2.3部分菌株序列测定结果 部份菌株ctxB(El/Cl)和rstR(El/Cl)基因核苷酸序列Blast以及MegAlign比对结果，显示为相应基因的古典型或者埃尔托型基因片段。另外，通过ctxB基因序列比对，发现新的204位碱基突变位点(T→G)以及国内外未曾报道过新的ctxB基因型别，命名ctxB基因型10和11。200098菌株同时携带有两种新的ctxB基因型。ctxB基因型10的115位碱基为C(His)，203位碱基为C(Thr)，204位碱基为G(Thr)；ctxB基因型11的115位碱基为C(His)，203碱基为T(Met)，204位碱基为G (Met)。到目前为止报道的ctxB基因型和特异位点(相对应位置的氨基酸)比较，见表4。

表4 霍乱弧菌ctxB基因型别的比较

本文注：*ctxB基因型10在菌株94027和200098的ctxB-Cl基因PCR扩增产物的序列中发现;ctxB基因型11在菌株200098的ctxB-El基因PCR扩增产物的序列中发现。

图1福建省历次霍乱流行各毒力基因的阳检情况

Fig.1DetectionofvirulencegenesinV.choleraeisolatesfromepidemicwavesinFujian

3 讨 论

霍乱肠毒素是产生霍乱的主要的毒力因子，其编码基因ctxAB位于溶原性丝状噬菌体CTXΦ基因组上。传统实验根据rstR基因的开放阅读框以及两侧序列的不同，可以将CTXΦ前噬菌体基因组分为不同的类型,包括古典型CTXΦclass、埃尔托型CTXΦET、加尔各答型CTXΦcalc等不同的基因组类型[12-14]；ctxB基因的特征也做为区分 CTXΦ基因组类型的代表性标志[2]。检测福建省1962-2005年O1群霍乱菌株ctxB、rstR等基因，发现实验菌株均不同程度地同时携带有不同毒力因子的古典型和埃尔托型等位基因，即菌株基因组杂合了古典型和埃尔托型基因片段，这种现象较为常见。历年菌株的表型观察结果显示，1962年以来福建省O1群霍乱弧菌(VC)的第IV组霍乱噬菌体(106/mL)裂解试验、多粘菌素B敏感试验、鸡血球凝集试验和VP试验均符合埃尔托型霍乱弧菌(EVC)的诊断结果(溶血试验1962-1963年为阳性，1978年开始由阳性转换为阴性)；同时本研究实验菌株各毒力因子埃尔托型等位基因的检出率均要高于古典型；结合以上结果，我们认为福建省的霍乱菌株是在埃尔托型的结构基因基础上杂合了古典型的基因片段，即文献中称为的非典型埃尔托型霍乱弧菌[2]。对福建省不产毒的O1群VC的病人株和外环境株进行研究，也发现此类杂合型的菌株较为广泛存在[15]。

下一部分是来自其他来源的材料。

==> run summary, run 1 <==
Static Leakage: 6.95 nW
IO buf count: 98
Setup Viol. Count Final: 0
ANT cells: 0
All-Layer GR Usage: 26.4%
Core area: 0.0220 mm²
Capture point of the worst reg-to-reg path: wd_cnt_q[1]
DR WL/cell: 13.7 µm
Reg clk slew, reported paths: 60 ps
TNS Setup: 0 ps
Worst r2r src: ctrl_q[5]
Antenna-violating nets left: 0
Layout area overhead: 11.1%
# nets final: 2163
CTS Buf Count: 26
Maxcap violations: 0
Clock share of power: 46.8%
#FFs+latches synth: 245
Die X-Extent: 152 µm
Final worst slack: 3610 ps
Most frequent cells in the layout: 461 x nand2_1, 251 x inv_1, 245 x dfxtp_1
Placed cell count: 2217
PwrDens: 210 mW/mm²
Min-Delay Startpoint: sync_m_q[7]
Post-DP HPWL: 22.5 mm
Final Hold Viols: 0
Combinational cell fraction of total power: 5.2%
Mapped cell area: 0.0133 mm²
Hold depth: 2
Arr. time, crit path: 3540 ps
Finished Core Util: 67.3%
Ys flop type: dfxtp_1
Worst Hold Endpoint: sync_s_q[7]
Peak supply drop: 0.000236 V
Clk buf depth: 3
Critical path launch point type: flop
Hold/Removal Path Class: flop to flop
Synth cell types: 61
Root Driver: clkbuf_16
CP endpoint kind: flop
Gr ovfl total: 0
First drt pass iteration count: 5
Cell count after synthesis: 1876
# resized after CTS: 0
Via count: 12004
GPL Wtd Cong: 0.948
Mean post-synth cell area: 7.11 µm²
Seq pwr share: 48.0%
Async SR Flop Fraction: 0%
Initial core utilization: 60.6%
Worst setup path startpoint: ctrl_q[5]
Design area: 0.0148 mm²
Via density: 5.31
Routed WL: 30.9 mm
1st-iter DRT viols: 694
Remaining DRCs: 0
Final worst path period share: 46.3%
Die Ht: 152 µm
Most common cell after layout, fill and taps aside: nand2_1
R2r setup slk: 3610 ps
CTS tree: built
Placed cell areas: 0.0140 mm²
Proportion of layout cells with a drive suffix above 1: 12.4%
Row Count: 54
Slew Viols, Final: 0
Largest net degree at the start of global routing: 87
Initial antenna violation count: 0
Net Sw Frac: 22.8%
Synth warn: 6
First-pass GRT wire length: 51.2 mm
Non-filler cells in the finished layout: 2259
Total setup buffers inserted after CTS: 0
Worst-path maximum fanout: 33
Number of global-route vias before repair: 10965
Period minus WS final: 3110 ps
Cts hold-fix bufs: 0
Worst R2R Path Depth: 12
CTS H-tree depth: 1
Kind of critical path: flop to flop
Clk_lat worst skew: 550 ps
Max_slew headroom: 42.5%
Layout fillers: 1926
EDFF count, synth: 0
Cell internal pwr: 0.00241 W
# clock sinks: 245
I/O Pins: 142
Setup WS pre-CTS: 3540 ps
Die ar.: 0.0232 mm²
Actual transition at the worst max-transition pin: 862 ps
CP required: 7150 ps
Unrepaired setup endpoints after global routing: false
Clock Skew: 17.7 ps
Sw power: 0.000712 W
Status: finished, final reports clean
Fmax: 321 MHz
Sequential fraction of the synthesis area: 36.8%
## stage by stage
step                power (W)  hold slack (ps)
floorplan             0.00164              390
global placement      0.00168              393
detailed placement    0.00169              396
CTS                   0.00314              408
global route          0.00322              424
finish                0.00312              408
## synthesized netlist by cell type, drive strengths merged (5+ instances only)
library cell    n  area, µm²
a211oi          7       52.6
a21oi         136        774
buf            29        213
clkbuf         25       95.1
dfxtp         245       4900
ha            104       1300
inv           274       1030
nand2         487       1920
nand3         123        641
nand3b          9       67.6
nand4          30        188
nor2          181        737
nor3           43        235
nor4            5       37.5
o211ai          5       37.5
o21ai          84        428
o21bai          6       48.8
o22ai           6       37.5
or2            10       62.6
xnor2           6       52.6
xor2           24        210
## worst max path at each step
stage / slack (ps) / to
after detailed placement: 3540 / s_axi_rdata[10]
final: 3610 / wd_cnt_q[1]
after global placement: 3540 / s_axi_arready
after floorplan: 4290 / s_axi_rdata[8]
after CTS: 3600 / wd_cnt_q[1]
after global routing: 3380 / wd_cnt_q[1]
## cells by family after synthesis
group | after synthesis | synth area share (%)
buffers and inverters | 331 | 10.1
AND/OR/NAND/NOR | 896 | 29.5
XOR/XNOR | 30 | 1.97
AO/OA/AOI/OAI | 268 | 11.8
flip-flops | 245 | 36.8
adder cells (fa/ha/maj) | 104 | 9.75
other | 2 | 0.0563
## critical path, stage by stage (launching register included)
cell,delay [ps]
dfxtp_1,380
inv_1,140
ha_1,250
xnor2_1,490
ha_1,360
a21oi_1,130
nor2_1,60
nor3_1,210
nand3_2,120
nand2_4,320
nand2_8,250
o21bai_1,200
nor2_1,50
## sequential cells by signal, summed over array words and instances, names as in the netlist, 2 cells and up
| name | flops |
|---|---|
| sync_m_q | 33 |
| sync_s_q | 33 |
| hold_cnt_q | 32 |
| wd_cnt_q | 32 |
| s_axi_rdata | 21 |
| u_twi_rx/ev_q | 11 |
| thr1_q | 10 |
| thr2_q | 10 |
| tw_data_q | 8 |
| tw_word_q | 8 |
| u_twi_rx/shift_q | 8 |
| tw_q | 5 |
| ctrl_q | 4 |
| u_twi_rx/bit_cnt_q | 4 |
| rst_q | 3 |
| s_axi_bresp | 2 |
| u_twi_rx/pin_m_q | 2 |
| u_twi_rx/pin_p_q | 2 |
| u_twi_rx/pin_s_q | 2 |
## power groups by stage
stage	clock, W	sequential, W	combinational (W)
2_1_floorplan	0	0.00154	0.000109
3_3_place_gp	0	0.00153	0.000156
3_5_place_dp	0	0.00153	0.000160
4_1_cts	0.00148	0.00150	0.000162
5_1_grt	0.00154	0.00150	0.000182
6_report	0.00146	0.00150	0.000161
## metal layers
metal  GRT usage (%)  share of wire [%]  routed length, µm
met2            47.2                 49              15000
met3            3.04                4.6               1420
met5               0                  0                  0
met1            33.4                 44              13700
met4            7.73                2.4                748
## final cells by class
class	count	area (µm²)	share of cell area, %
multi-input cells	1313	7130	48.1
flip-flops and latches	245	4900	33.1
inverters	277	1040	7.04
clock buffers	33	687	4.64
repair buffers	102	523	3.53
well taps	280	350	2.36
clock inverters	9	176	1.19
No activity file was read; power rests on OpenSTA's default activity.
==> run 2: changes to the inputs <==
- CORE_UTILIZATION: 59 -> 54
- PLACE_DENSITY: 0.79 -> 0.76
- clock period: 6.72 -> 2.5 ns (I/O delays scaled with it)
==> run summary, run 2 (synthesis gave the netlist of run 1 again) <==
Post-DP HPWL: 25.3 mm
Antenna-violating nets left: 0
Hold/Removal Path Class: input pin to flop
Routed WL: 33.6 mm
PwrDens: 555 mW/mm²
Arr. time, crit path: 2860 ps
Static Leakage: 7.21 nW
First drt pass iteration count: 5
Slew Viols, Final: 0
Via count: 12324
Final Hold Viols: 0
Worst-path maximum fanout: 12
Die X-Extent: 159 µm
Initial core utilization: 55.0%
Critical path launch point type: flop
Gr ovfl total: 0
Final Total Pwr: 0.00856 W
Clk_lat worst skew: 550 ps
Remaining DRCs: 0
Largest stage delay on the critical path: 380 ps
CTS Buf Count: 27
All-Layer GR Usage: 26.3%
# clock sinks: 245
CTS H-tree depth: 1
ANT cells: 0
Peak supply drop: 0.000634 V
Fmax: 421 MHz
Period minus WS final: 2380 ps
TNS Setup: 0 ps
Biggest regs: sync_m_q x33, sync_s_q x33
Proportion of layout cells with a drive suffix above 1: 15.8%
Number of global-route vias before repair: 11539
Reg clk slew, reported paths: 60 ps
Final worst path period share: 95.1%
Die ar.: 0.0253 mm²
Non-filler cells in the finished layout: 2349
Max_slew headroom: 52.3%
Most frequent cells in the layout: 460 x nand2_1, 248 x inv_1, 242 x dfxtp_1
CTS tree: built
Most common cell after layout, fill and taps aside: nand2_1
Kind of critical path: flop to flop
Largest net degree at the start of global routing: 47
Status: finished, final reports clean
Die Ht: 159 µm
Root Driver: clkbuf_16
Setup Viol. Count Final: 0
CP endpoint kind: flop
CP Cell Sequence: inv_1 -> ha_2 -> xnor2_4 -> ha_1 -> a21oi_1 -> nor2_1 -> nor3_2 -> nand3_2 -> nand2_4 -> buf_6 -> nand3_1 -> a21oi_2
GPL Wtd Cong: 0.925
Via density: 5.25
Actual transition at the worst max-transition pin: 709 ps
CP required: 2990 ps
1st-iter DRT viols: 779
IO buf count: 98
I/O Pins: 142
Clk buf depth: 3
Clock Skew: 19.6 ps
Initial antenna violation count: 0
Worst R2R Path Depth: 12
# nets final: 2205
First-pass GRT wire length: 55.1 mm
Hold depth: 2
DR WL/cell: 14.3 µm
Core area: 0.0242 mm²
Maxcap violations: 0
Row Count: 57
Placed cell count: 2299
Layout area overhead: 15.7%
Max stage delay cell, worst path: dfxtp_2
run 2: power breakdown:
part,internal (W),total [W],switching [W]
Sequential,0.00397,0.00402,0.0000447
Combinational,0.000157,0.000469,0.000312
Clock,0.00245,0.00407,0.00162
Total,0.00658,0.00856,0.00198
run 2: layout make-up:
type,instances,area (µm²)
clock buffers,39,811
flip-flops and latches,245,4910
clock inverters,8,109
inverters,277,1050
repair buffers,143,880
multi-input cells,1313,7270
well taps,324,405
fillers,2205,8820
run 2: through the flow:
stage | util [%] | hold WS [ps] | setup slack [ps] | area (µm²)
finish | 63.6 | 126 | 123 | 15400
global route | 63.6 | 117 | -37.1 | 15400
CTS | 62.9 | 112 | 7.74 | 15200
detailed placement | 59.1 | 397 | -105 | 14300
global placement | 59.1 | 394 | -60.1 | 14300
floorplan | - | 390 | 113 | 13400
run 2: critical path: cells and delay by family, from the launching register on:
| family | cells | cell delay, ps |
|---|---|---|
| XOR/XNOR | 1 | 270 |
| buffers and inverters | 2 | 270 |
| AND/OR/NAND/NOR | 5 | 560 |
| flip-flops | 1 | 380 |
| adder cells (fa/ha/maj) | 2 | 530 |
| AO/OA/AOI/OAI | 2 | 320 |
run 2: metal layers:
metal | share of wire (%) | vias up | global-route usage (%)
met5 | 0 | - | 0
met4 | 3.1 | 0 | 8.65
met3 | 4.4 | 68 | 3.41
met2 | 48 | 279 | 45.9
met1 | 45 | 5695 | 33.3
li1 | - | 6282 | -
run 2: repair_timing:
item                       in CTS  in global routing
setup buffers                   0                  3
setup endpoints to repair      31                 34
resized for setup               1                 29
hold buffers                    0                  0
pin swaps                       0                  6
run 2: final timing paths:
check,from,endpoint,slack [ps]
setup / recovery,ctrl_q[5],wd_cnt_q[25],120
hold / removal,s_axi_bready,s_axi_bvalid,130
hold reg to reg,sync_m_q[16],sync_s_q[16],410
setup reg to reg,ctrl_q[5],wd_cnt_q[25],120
// small synchronous fifo with valid/ready on both sides; full when count reaches depth
module bcd_fifo
	import bcd_out_pkg::*;
#(
	parameter int width = data_width,
	parameter int depth = fifo_depth
) (
	input wire logic clk,
	input wire logic rst_n,
	input wire logic in_valid,
	output logic in_ready,
	input wire logic [width-1:0] in_data,
	output logic out_valid,
	input wire logic out_ready,
	output logic [width-1:0] out_data
);
	localparam int aw = $clog2(depth);
	logic [width-1:0] mem [depth];
	logic [aw-1:0] wr_ptr;
	logic [aw-1:0] rd_ptr;
	logic [aw:0] count;
	logic push;
	logic pop;
	assign in_ready = (count != (aw+1)'(depth));
	assign out_valid = (count != '0);
	assign push = in_valid && in_ready;
	assign pop = out_valid && out_ready;
	assign out_data = mem[rd_ptr];
	always_ff @(posedge clk) begin
		if (push) begin
			mem[wr_ptr] <= in_data;
		end
	end
	always_ff @(posedge clk or negedge rst_n) begin
		if (!rst_n) begin
			wr_ptr <= '0;
			rd_ptr <= '0;
			count <= '0;
		end else begin
			if (push) begin
				wr_ptr <= (wr_ptr == aw'(depth - 1)) ? '0 : wr_ptr + 1'b1;
			end
			if (pop) begin
				rd_ptr <= (rd_ptr == aw'(depth - 1)) ? '0 : rd_ptr + 1'b1;
			end
			count <= count + (aw+1)'(push) - (aw+1)'(pop);
		end
	end
endmodule
`default_nettype wire
==> src/pslm_pkg.sv <==
package pslm_pkg;

  localparam int unsigned     PADDR_W         = 12;
  localparam logic [7:0]      IDX_CTRL0       = 8'h00;
  localparam logic [7:0]      IDX_IND         = 8'h1e;
  localparam logic [7:0]      IDX_STRAP       = 8'h20;
  localparam logic [7:0]      IDX_RXDATA      = 8'h21;
  localparam logic [7:0]      IDX_TXDATA      = 8'h22;

  localparam int unsigned     CTRL0_SPEED_BIT = 13;
  localparam int unsigned     IND_MODE_LSB    = 14;
  localparam int unsigned     STRAP_MODE_LSB  = 8;
  localparam int unsigned     STRAP_SPEED_BIT = 12;
  localparam int unsigned     STRAP_RMII_BIT  = 16;
  localparam int unsigned     TX_CNT_LSB      = 16;

  localparam logic [2:0]      MODE_MII        = 3'h0;
  localparam logic [2:0]      MODE_RMII       = 3'h1;
  localparam logic [2:0]      MODE_MII_PRE    = 3'h4;
  localparam logic [1:0]      IND_SPEED       = 2'h0;
  localparam logic [1:0]      IND_ACT         = 2'h1;
  localparam logic [1:0]      MGMT_ADDR_HI    = 2'h0;
  localparam logic [3:0]      RMII_LANES      = 4'h3;
  localparam logic [3:0]      MII_LANES       = 4'hf;

  localparam logic [1:0]      SETTLE_CYC      = 2'h3;
  localparam logic [1:0]      BUF_DEPTH       = 2'h2;
  localparam int unsigned     CLK_PERIOD_NS   = 25;
  localparam int unsigned     BLINK_HALF_NS   = 20000;
  localparam logic [9:0]      BLINK_CYC       = 10'(BLINK_HALF_NS / CLK_PERIOD_NS);

  typedef enum logic {
    PSLM_ST_HOLD,
    PSLM_ST_RUN
  } pslm_state_e;

endpackage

通常，菌细胞内的噬菌体基因组会对同类型噬菌体的超感染具有免疫作用，霍乱溶原性丝状噬菌体CTXΦ免疫性是由rstR基因介导的[16]。实验表明所检测霍乱菌株的rstR-El基因的检出率比rstR-Cl基因要高，分别为72.5%和37.7%；由此推断福建省O1群的霍乱弧菌大部分携带埃尔托型CTXΦ前噬菌体，由于菌株对古典型的CTXΦ噬菌体缺乏免疫性，造成古典型CTXΦ基因组成份较为频繁地在菌株上插入或者丢失，可能是产生非典型EVC菌株的重要原因。本研究同时发现有部分表现为ctxA(+)、rstR-Cl(-)、rstR-El(-)的菌株，分布年代分别为1978、1979和2005年，推测这类菌株可能包含有未发现的新CTXΦ基因组类型。我们将进一步分析这类菌株的rstR基因序列。

福建省1962年的霍乱菌株在基因水平就表现为非典型EVC菌株特征；是迄今为止报道出现非典型EVC菌株最早的年代；此前报道出现非典型EVC最早的年代是美国Gulf Coast 埃尔托型菌株[2]。另外，福建省于1994年以后出现整合有rstR-Cl的非典型EVC菌株；值得注意的是，福建省rstR-Cl基因出现的年代同国际上报道的大部分非典型EVC菌株出现的时间相近[2]；需要进一步研究rstR-Cl基因出现在福建省霍乱菌株的意义。同时，根据已知的霍乱弧菌遗传特征，古典型菌株与埃尔托菌株不仅存在上述单基因的差异，其它基因簇如VSP-I、VSP-II和RTX基因簇(rtxA-rtxD)等[17]，也有助于区分两种生物型。因此，结合这些基因进行分析，能够全面揭示福建省这类非典型埃尔托型霍乱菌株的分子特征。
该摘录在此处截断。